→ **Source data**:
File: src/rtl/key_debouncer_if.sv
// Key channel bundle: raw button pins in, conditioned level and event pulses out.
// The debouncer takes the slave side; whoever drives the pins takes the master side.
interface key_debouncer_if #(
    parameter int unsigned N_KEYS = 2
);
    logic [N_KEYS-1:0] key_raw;
    logic [N_KEYS-1:0] key_level;
    logic [N_KEYS-1:0] key_press;
    logic [N_KEYS-1:0] key_release;
    logic [N_KEYS-1:0] key_hold;

    modport master (
        output key_raw,
        input  key_level,
        input  key_press,
        input  key_release,
        input  key_hold
    );

    modport slave (
        input  key_raw,
        output key_level,
        output key_press,
        output key_release,
        output key_hold
    );
endinterface

File: src/rtl/key_debouncer.sv
// Per-key synchroniser, stable-sample debounce FSM and long-hold timer.
// Every output is a flop; channels share nothing but the clock and reset.
module key_debouncer #(
    parameter int unsigned N_KEYS      = 2,
    parameter int unsigned DEBOUNCE    = 20,
    parameter int unsigned HOLD_CYCLES = 1000,
    parameter bit          ACTIVE_LOW  = 1'b1
) (
    input logic            clk,
    input logic            rst,
    key_debouncer_if.slave kif
);

    localparam int unsigned CntW  = $clog2(DEBOUNCE + 1);
    localparam int unsigned HoldW = $clog2(HOLD_CYCLES + 1);

    localparam logic [CntW-1:0]  CntLast   = CntW'(DEBOUNCE - 1);
    localparam logic [CntW-1:0]  CntOne    = CntW'(1);
    localparam logic [HoldW-1:0] HoldSat   = HoldW'(HOLD_CYCLES);
    localparam logic [HoldW-1:0] HoldFire  = HoldW'(HOLD_CYCLES - 2);
    localparam logic [HoldW-1:0] HoldOne   = HoldW'(1);

    typedef enum logic [1:0] {
        StUp,
        StWaitDown,
        StDown,
        StWaitUp
    } state_e;

    for (genvar i = 0; i < N_KEYS; i++) begin : g_chan
        logic pin_pressed;
        logic s;

        logic sync1_q, sync1_d;
        logic sync2_q, sync2_d;

        state_e           state_q, state_d;
        logic [CntW-1:0]  cnt_q, cnt_d;
        logic [HoldW-1:0] hold_cnt_q, hold_cnt_d;

        logic level_q, level_d;
        logic press_q, press_d;
        logic release_q, release_d;
        logic hold_q, hold_d;

        // Normalise polarity before the synchroniser so reset (0) is always "released".
        assign pin_pressed = kif.key_raw[i] ^ ACTIVE_LOW;
        assign s           = sync2_q;

        always_comb begin
            sync1_d    = pin_pressed;
            sync2_d    = sync1_q;
            state_d    = state_q;
            cnt_d      = cnt_q;
            hold_cnt_d = hold_cnt_q;
            press_d    = 1'b0;
            release_d  = 1'b0;
            hold_d     = 1'b0;

            unique case (state_q)
                StUp: begin
                    if (s) begin
                        state_d = StWaitDown;
                        cnt_d   = CntOne;
                    end else begin
                        cnt_d = '0;
                    end
                end
                StWaitDown: begin
                    if (!s) begin
                        state_d = StUp;
                        cnt_d   = '0;
                    end else if (cnt_q == CntLast) begin
                        state_d    = StDown;
                        hold_cnt_d = '0;
                        press_d    = 1'b1;
                    end else begin
                        cnt_d = cnt_q + CntOne;
                    end
                end
                StDown: begin
                    if (!s) begin
                        state_d = StWaitUp;
                        cnt_d   = CntOne;
                    end
                end
                StWaitUp: begin
                    if (s) begin
                        state_d = StDown;
                        cnt_d   = '0;
                    end else if (cnt_q == CntLast) begin
                        state_d   = StUp;
                        release_d = 1'b1;
                    end else begin
                        cnt_d = cnt_q + CntOne;
                    end
                end
                default: begin
                    state_d = StUp;
                    cnt_d   = '0;
                end
            endcase

            // Hold time runs through release bounces; never fires on the release edge itself.
            if ((state_q == StDown || state_q == StWaitUp) && state_d != StUp) begin
                if (hold_cnt_q != HoldSat) begin
                    hold_cnt_d = hold_cnt_q + HoldOne;
                end
                if (hold_cnt_q == HoldFire) begin
                    hold_d = 1'b1;
                end
            end

            level_d = (state_d == StDown) || (state_d == StWaitUp);
        end

        always_ff @(posedge clk) begin
            if (rst) begin
                sync1_q    <= 1'b0;
                sync2_q    <= 1'b0;
                state_q    <= StUp;
                cnt_q      <= '0;
                hold_cnt_q <= '0;
                level_q    <= 1'b0;
                press_q    <= 1'b0;
                release_q  <= 1'b0;
                hold_q     <= 1'b0;
            end else begin
                sync1_q    <= sync1_d;
                sync2_q    <= sync2_d;
                state_q    <= state_d;
                cnt_q      <= cnt_d;
                hold_cnt_q <= hold_cnt_d;
                level_q    <= level_d;
                press_q    <= press_d;
                release_q  <= release_d;
                hold_q     <= hold_d;
            end
        end

        assign kif.key_level[i]   = level_q;
        assign kif.key_press[i]   = press_q;
        assign kif.key_release[i] = release_q;
        assign kif.key_hold[i]    = hold_q;
    end

endmodule

File: src/flat_wrapper.sv
// flat-port wrapper written by rule: the top's interface ports become plain ports
module key_debouncer_flat 
#(
    parameter int unsigned N_KEYS      = 2,
    parameter int unsigned DEBOUNCE    = 20,
    parameter int unsigned HOLD_CYCLES = 1000,
    parameter bit          ACTIVE_LOW  = 1'b1
)
  (clk, rst, kif_key_raw, kif_key_level, kif_key_press, kif_key_release, kif_key_hold);
  key_debouncer_if #(.N_KEYS(N_KEYS)) kif_i ();
  input logic clk;
  input logic rst;
  input wire logic [$bits(kif_i.key_raw)-1:0] kif_key_raw;
  output wire logic [$bits(kif_i.key_level)-1:0] kif_key_level;
  output wire logic [$bits(kif_i.key_press)-1:0] kif_key_press;
  output wire logic [$bits(kif_i.key_release)-1:0] kif_key_release;
  output wire logic [$bits(kif_i.key_hold)-1:0] kif_key_hold;
  assign kif_i.key_raw = kif_key_raw;
  assign kif_key_level = kif_i.key_level;
  assign kif_key_press = kif_i.key_press;
  assign kif_key_release = kif_i.key_release;
  assign kif_key_hold = kif_i.key_hold;
  key_debouncer #(.N_KEYS(N_KEYS), .DEBOUNCE(DEBOUNCE), .HOLD_CYCLES(HOLD_CYCLES), .ACTIVE_LOW(ACTIVE_LOW)) u_core (.clk(clk), .rst(rst), .kif(kif_i));
endmodule
File: config.mk
export PLATFORM = sky130hd
export DESIGN_NAME = key_debouncer_flat
export DESIGN_NICKNAME = d
export VERILOG_FILES = /design/src/rtl/key_debouncer_if.sv /design/src/rtl/key_debouncer.sv /design/src/flat_wrapper.sv
export SDC_FILE = /design/constraint.sdc
export NUM_CORES = 1
export LEC_CHECK = 0
export CORE_MARGIN = 3
export CORE_UTILIZATION = 40
export DETAILED_ROUTE_END_ITERATION = 8
export HOLD_SLACK_MARGIN = 0.08
export PLACE_DENSITY_LB_ADDON = 0.2
export SYNTH_ARGS = -nofsm -noshare
export SYNTH_HDL_FRONTEND = slang
export SYNTH_SLANG_ARGS = --single-unit
File: constraint.sdc
create_clock -name clk -period 4.9 [get_ports clk]
set_clock_uncertainty 0.15 [all_clocks]
set_input_delay 0.49 -clock clk [delete_from_list [all_inputs] [get_ports clk]]
set_output_delay 0.49 -clock clk [all_outputs]
set_load 0.05 [all_outputs]
==> results of run 1 <==
-- power by group --
group	total [mW]	internal (mW)	switching (mW)
Combinational	0.0172	0.00700	0.0102
Sequential	0.379	0.376	0.00325
Clock	0.220	0.0985	0.122
Total	0.616	0.481	0.135
-- logic make-up after synthesis --
| group | after synthesis | share of synthesized area, % |
|---|---|---|
| adders and majority gates | 8 | 4.17 |
| and+or+nand+nor | 120 | 28.7 |
| muxes | 1 | 0.417 |
| DFF | 46 | 38.4 |
| AOI/OAI and AO/OA | 70 | 19.4 |
| xor gates and xnor gates | 7 | 2.55 |
| buffers and inverters | 30 | 6.41 |
-- routing by layer --
layer,global-route usage (%),routed length (um),up-vias
li1,-,-,1046
met1,19.6,2610,910
met2,20.6,2010,15
met3,2.67,97,5
met4,4.24,40,0
met5,0,0,-
-- layout make-up --
class / instances / share of cell area (%)
Multi-Input combinational cell: 206 / 51.5
Clock buffer: 7 / 2.96
Timing Repair Buffer: 13 / 4.86
Inverter: 10 / 1.46
Tap cell: 72 / 3.50
Sequential cell: 46 / 35.8
-- critical path, delay by kind of cell --
| family | cells | cell delay, ns |
|---|---|---|
| simple gates | 1 | 0.27 |
| buf+inv | 2 | 0.62 |
| compound gates | 3 | 0.78 |
-- final timing paths --
path                                     to                       from  slack [ns]  cells past startpoint
max          u_core.g_chan[1].hold_cnt_q[6]                        rst        2.79                      6
min                      u_core.g_chan[1].s   u_core.g_chan[1].sync1_q        0.29                      1
max reg2reg  u_core.g_chan[0].hold_cnt_q[9]  u_core.g_chan[0].cnt_q[0]        2.79                      5
min reg2reg              u_core.g_chan[1].s   u_core.g_chan[1].sync1_q        0.29                      1
-- layout by cell type, fill, tap and decap left out, types with 3 or more instances in the layout --
cell type	instances
clkbuf_8	5
and2_1	3
a41oi_1	3
nand2_1	23
nand4_1	4
ha_1	8
and4_1	3
a211oi_1	3
o2111ai_1	3
or3_1	3
inv_1	10
nor2b_1	5
or4_1	5
clkdlybuf4s50_1	11
nand3_1	18
o21ai_0	13
a21oi_1	19
xor2_1	5
a31oi_1	9
nand3b_1	5
and3_1	9
dfxtp_1	46
nand2b_1	4
nor3_1	10
nor2_1	15
o211ai_1	7
-- flip-flops by register name, indices dropped and copies added (netlist names) --
name	cells
u_core.g_chan.release_q	2
u_core.g_chan.state_q	4
u_core.g_chan.press_q	2
u_core.g_chan.hold_cnt_q	20
u_core.g_chan.cnt_q	10
u_core.g_chan.hold_q	2
u_core.g_chan.s	2
u_core.g_chan.level_q	2
u_core.g_chan.sync1_q	2
-- metrics by stage --
stage	total power, mW	util, %
floorplan	0.399	-
detailed placement	0.405	44.3
global route	0.637	45.6
finish	0.616	45.6
CTS	0.625	45.6
global placement	0.405	44.3
==> flow_summary.yaml, run 1 <==
drt:
  ant_nets: 0
  drt_wl_total_mm: 4.75
  viasPerCell: 5.58
  drc_errors: 0
  dr.pass1.iters: 4
  vias: 1976
  dr.first_iter.drc_count: 109
  wl_per_cell_um: 13.4
clock_tree:
  cts.path.max_buffers: 2
  numCtsBuffers: 5
  ctsHoldBuffers: 0
  clockRootBuffer: "clkbuf_8"
  insertion_delay_ns: 0.29
  clk_pin_slew_ns: 0.09
  cts_resized: 0
  cts_sinks: 46
  cts_setup_buffers: 0
  cts_tree: "built"
  htreeDepth: 2
setup_path:
  slowest_delay_ns: 0.42
  cp_cell_sequence: "clkdlybuf4s50_1 -> buf_4 -> nand2b_1 -> a21oi_1 -> a41oi_1 -> a31oi_1"
  end_kind: "register"
  worstSetupStartpointType: "primary input"
  crit_arrival_ns: 2.18
  worst_ep_required_time_ns: 4.98
  path_max_fanout: 33
  crit_type: "primary input to register"
  critPathSlowestCell: "a21oi_1"
floorplanning:
  initial_utilization_pct: 42.5
  die_h_um: 83.5
  die_area_um2: 6960
  fp-row-count: 27
  die_w_um: 83.5
  ios: 12
  core-area_um2: 5640
sta:
  tightest_slew_ns: 0.617
  rsz0062_at_grt: "false"
  finalHoldViolCount: 0
  worst_slack_ns: 2.79
  finalSetupViolCount: 0
  timing.final.crit_share_pct: 43.0
  period_needed_ns: 2.11
  hold_slack_ns: 0.290
  max_freq_mhz: 475
  slew_viol_final: 0
  finalSetupTns_ns: 0
  relSlewSlack_pct: 58.5
yosys:
  synth_ff_type: "dfxtp_1"
  synth_common_cells: "46 x dfxtp_1, 23 x nand2_1, 19 x a21oi_1"
  syn_area_um2: 2400
  syn_area_per_cell_um2: 8.51
  yosys-top-cells-area: "dfxtp_1 38%, ha_1 4.2%, a21oi_1 4.0%"
  synth_enable_flop_cells: 0
  synthDistinctLibCells: 50
  syn_nets: 294
  yosysTopAreaCellShare_pct: 38.4
  synth-seq-cells: 46
  synth_most_common_cell: "dfxtp_1"
  synth_top_area_cell: "dfxtp_1"
  ys_warn_count: 0
  postSynthCellCount: 282
  ys_async_sr_fraction_pct: 0
  yosysSeqAreaShare_pct: 38.4
pwr:
  ir_worst_vdd_mv: 0.193
  power_per_cell_area_nw_per_um2: 239
  leakage_nw: 0.864
flow_run:
  drv_cap: 0
final_layout:
  drive_above_1_share_pct: 4.96
  regArea_um2: 921
  final_area_um2: 2570
  fillCellCount: 553
  areaGrowthSynthToFinish_pct: 7.30
  diodes: 0
  multi_input_comb_area_um2: 1330
  finalNonFillerCells: 354
  fin_nets: 294
global_routing:
  antenna_found_initial: 0
  grt_pass1_vias: 1811
  grt_usage_pct: 13.6
  grt_max_degree: 34
  grt_pass1_wl_mm: 8.14
  grt_overflow: 0
placed_design:
  gp_congestion: 0.803
  dp.cells: 347
  dp_slack_ns: 2.51
  hpwl_mm: 3.35
  port_buffers: 11
  placed_area_um2: 2500
status:
  outcome: "completed"
min_path:
  hp-class: "register to register"
(Power assumes the default switching activity.)
==> run 2: changes to the inputs <==
- clock period: 4.9 -> 1.79 ns (I/O delays scaled with it)
==> run 2 against run 1 <==
Net effect: largest cell class unchanged; power grew to 2.8 times the previous value; wire length grew 12%; via count grew 9.1%; critical endpoint is now u_core.g_chan[0].hold_cnt_q[5]; critical path type is now register to register; non-clock buffer count grew 36; hold slack lost 0.047 ns; combinational power grew to 4.1 times the previous value; setup slack lost 2.7 ns; sequential power grew to 2.7 times the previous value.
==> flow_summary.yaml, run 2 (same netlist as run 1, synthesis figures left out) <==
status:
  outcome: "completed"
setup_path:
  worst_ep_required_time_ns: 1.88
  r2r_start: "u_core.g_chan[0].cnt_q[1]"
  cp_cell_sequence: "ha_4 -> and4bb_4 -> a31o_4 -> or4_1 -> nand2_1"
  path_max_fanout: 3
  critPathCapture: "u_core.g_chan[0].hold_cnt_q[5]"
  r2r_setup_slack_ns: 0.07
  crit_start: "u_core.g_chan[0].cnt_q[1]"
  end_kind: "register"
  critPathSlowestCell: "or4_1"
  path_delay_family: "simple AND/OR/NAND/NOR gates"
  crit_type: "register to register"
  slowest_delay_ns: 0.50
  crit_arrival_ns: 1.81
  worst-path-buf-inv: 0
  rr_worst_depth: 5
  timing.rr.end: "u_core.g_chan[0].hold_cnt_q[5]"
  worstSetupStartpointType: "register"
  cp.depth: 5
sta:
  finalHoldViolCount: 0
  period_needed_ns: 1.72
  finalSetupViolCount: 0
  max_freq_mhz: 580
  tightest_slew_ns: 0.500
  hold_slack_ns: 0.243
  relSlewSlack_pct: 66.6
  worst_slack_ns: 0.0666
  slew_viol_final: 0
  timing.final.crit_share_pct: 96.3
  finalSetupTns_ns: 0
drt:
  vias: 2156
  ant_nets: 0
  dr.pass1.iters: 4
  viasPerCell: 5.53
  drt_wl_total_mm: 5.34
  drc_errors: 0
  wl_per_cell_um: 13.7
  dr.first_iter.drc_count: 98
clock_tree:
  cts.path.max_buffers: 2
  clk_pin_slew_ns: 0.08
  insertion_delay_ns: 0.29
  clockRootBuffer: "clkbuf_8"
  cts_sinks: 46
  numCtsBuffers: 5
  cts_setup_buffers: 0
  ctsHoldBuffers: 0
  htreeDepth: 2
  cts_tree: "built"
placed_design:
  gp_congestion: 0.879
  dp_slack_ns: -0.0666
  hpwl_mm: 3.76
  placed_area_um2: 2760
  port_buffers: 11
final_layout:
  top_register: "u_core.g_chan.hold_cnt_q"
  largest_register_ffs: 20
  diodes: 0
  areaGrowthSynthToFinish_pct: 23.9
  most-common-layout-cells: "39 x buf_4, 38 x dfxtp_1, 23 x nand2_1, 18 x a21oi_1, 18 x nand3_1"
  final_area_um2: 2970
  fin_nets: 330
  reg_top3: "u_core.g_chan.hold_cnt_q: 20 flops, u_core.g_chan.cnt_q: 10 flops, u_core.g_chan.state_q: 4 flops"
  drive_above_1_share_pct: 23.0
  final_common_cell: "buf_4"
floorplanning:
  fp-row-count: 27
  die_h_um: 83.5
  ios: 12
  initial_utilization_pct: 42.5
  core-area_um2: 5640
  die_area_um2: 6960
  die_w_um: 83.5
global_routing:
  grt_overflow: 0
  grt_usage_pct: 15.3
  grt_pass1_wl_mm: 9.00
  antenna_found_initial: 0
  grt_pass1_vias: 2008
  grt_max_degree: 15
pwr:
  totalPowerFinal_mw: 1.71
  leakage_nw: 1.07
  ir_worst_vdd_mv: 0.424
  power_per_cell_area_nw_per_um2: 576
flow_run:
  drv_cap: 0
min_path:
  hp-class: "primary input to register"
run 2: changes by cell type in the layout (fill, tap and decap cells not counted), moves of 3 or more:
cell and delta:
dfxtp_1 -8, clkdlybuf4s50_1 -3, dfxtp_2 +8, buf_4 +37
run 2: through the flow:
step / utilization, % / instances
after floorplan: - / 282
after global placement: 49.0 / 383
after detailed placement: 49.0 / 383
after CTS: 50.9 / 390
after global routing: 52.7 / 390
final: 52.7 / 390
run 2: power by group:
group | leakage, nW | switching (mW) | internal, mW
Clock | 0.0383 | 0.337 | 0.270
Combinational | 0.659 | 0.0382 | 0.0320
Sequential | 0.376 | 0.00577 | 1.03
Total | 1.07 | 0.381 | 1.33
run 2: what timing repair did:
action                                 in CTS  in global routing
pin swaps                                   0                  2
endpoints found under the hold margin       0                  0
resized for setup                           5                 26
setup endpoints to repair                   8                 24
run 2: area by class of cell:
| type | instances | area, um^2 |
|---|---|---|
| Sequential cell | 46 | 931 |
| Timing Repair Buffer | 49 | 397 |
| Tap cell | 72 | 90.1 |
| Inverter | 10 | 37.5 |
| Multi-Input combinational cell | 206 | 1440 |
| Fill cell | 531 | 2670 |
| Clock buffer | 7 | 76.3 |
run 2: worst min path at each step:
stage | to | cells past startpoint | slack [ns] | start
detailed placement | u_core.g_chan[0].s | 1 | 0.27 | u_core.g_chan[0].sync1_q
finish | u_core.g_chan[1].sync1_q | 2 | 0.24 | kif_key_raw[1]
CTS | u_core.g_chan[1].sync1_q | 2 | 0.25 | kif_key_raw[1]
global placement | u_core.g_chan[1].s | 1 | 0.27 | u_core.g_chan[1].sync1_q
floorplan | u_core.g_chan[0].sync1_q | 1 | 0.1 | kif_key_raw[0]
global route | u_core.g_chan[1].sync1_q | 2 | 0.23 | kif_key_raw[1]
run 2: metal layers:
| layer | vias up | share of wire [%] | routed length [um] | track usage (%) |
|---|---|---|---|---|
| li1 | 1114 | - | - | - |
| met1 | 1006 | 49 | 2630 | 20.2 |
| met2 | 31 | 47 | 2490 | 24.6 |
| met3 | 5 | 3.1 | 166 | 4.34 |
| met4 | 0 | 0.90 | 48 | 4.24 |
| met5 | - | 0 | 0 | 0 |
==> run 3: changes to the inputs <==
- SLEW_MARGIN: unset -> 30
==> results of run 3 <==
Final layout, timing and power as in run 2 (identical DEF).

→ **EXERCISE DETAILS**: Looking at the entries above, can you reproduce exactly the lines from the one that holds "after floorplan: - / 282" through the one that holds "results of run 3", and only those?

→ **REPLY TO THE TASK**:
after floorplan: - / 282
after global placement: 49.0 / 383
after detailed placement: 49.0 / 383
after CTS: 50.9 / 390
after global routing: 52.7 / 390
final: 52.7 / 390
run 2: power by group:
group | leakage, nW | switching (mW) | internal, mW
Clock | 0.0383 | 0.337 | 0.270
Combinational | 0.659 | 0.0382 | 0.0320
Sequential | 0.376 | 0.00577 | 1.03
Total | 1.07 | 0.381 | 1.33
run 2: what timing repair did:
action                                 in CTS  in global routing
pin swaps                                   0                  2
endpoints found under the hold margin       0                  0
resized for setup                           5                 26
setup endpoints to repair                   8                 24
run 2: area by class of cell:
| type | instances | area, um^2 |
|---|---|---|
| Sequential cell | 46 | 931 |
| Timing Repair Buffer | 49 | 397 |
| Tap cell | 72 | 90.1 |
| Inverter | 10 | 37.5 |
| Multi-Input combinational cell | 206 | 1440 |
| Fill cell | 531 | 2670 |
| Clock buffer | 7 | 76.3 |
run 2: worst min path at each step:
stage | to | cells past startpoint | slack [ns] | start
detailed placement | u_core.g_chan[0].s | 1 | 0.27 | u_core.g_chan[0].sync1_q
finish | u_core.g_chan[1].sync1_q | 2 | 0.24 | kif_key_raw[1]
CTS | u_core.g_chan[1].sync1_q | 2 | 0.25 | kif_key_raw[1]
global placement | u_core.g_chan[1].s | 1 | 0.27 | u_core.g_chan[1].sync1_q
floorplan | u_core.g_chan[0].sync1_q | 1 | 0.1 | kif_key_raw[0]
global route | u_core.g_chan[1].sync1_q | 2 | 0.23 | kif_key_raw[1]
run 2: metal layers:
| layer | vias up | share of wire [%] | routed length [um] | track usage (%) |
|---|---|---|---|---|
| li1 | 1114 | - | - | - |
| met1 | 1006 | 49 | 2630 | 20.2 |
| met2 | 31 | 47 | 2490 | 24.6 |
| met3 | 5 | 3.1 | 166 | 4.34 |
| met4 | 0 | 0.90 | 48 | 4.24 |
| met5 | - | 0 | 0 | 0 |
==> run 3: changes to the inputs <==
- SLEW_MARGIN: unset -> 30
==> results of run 3 <==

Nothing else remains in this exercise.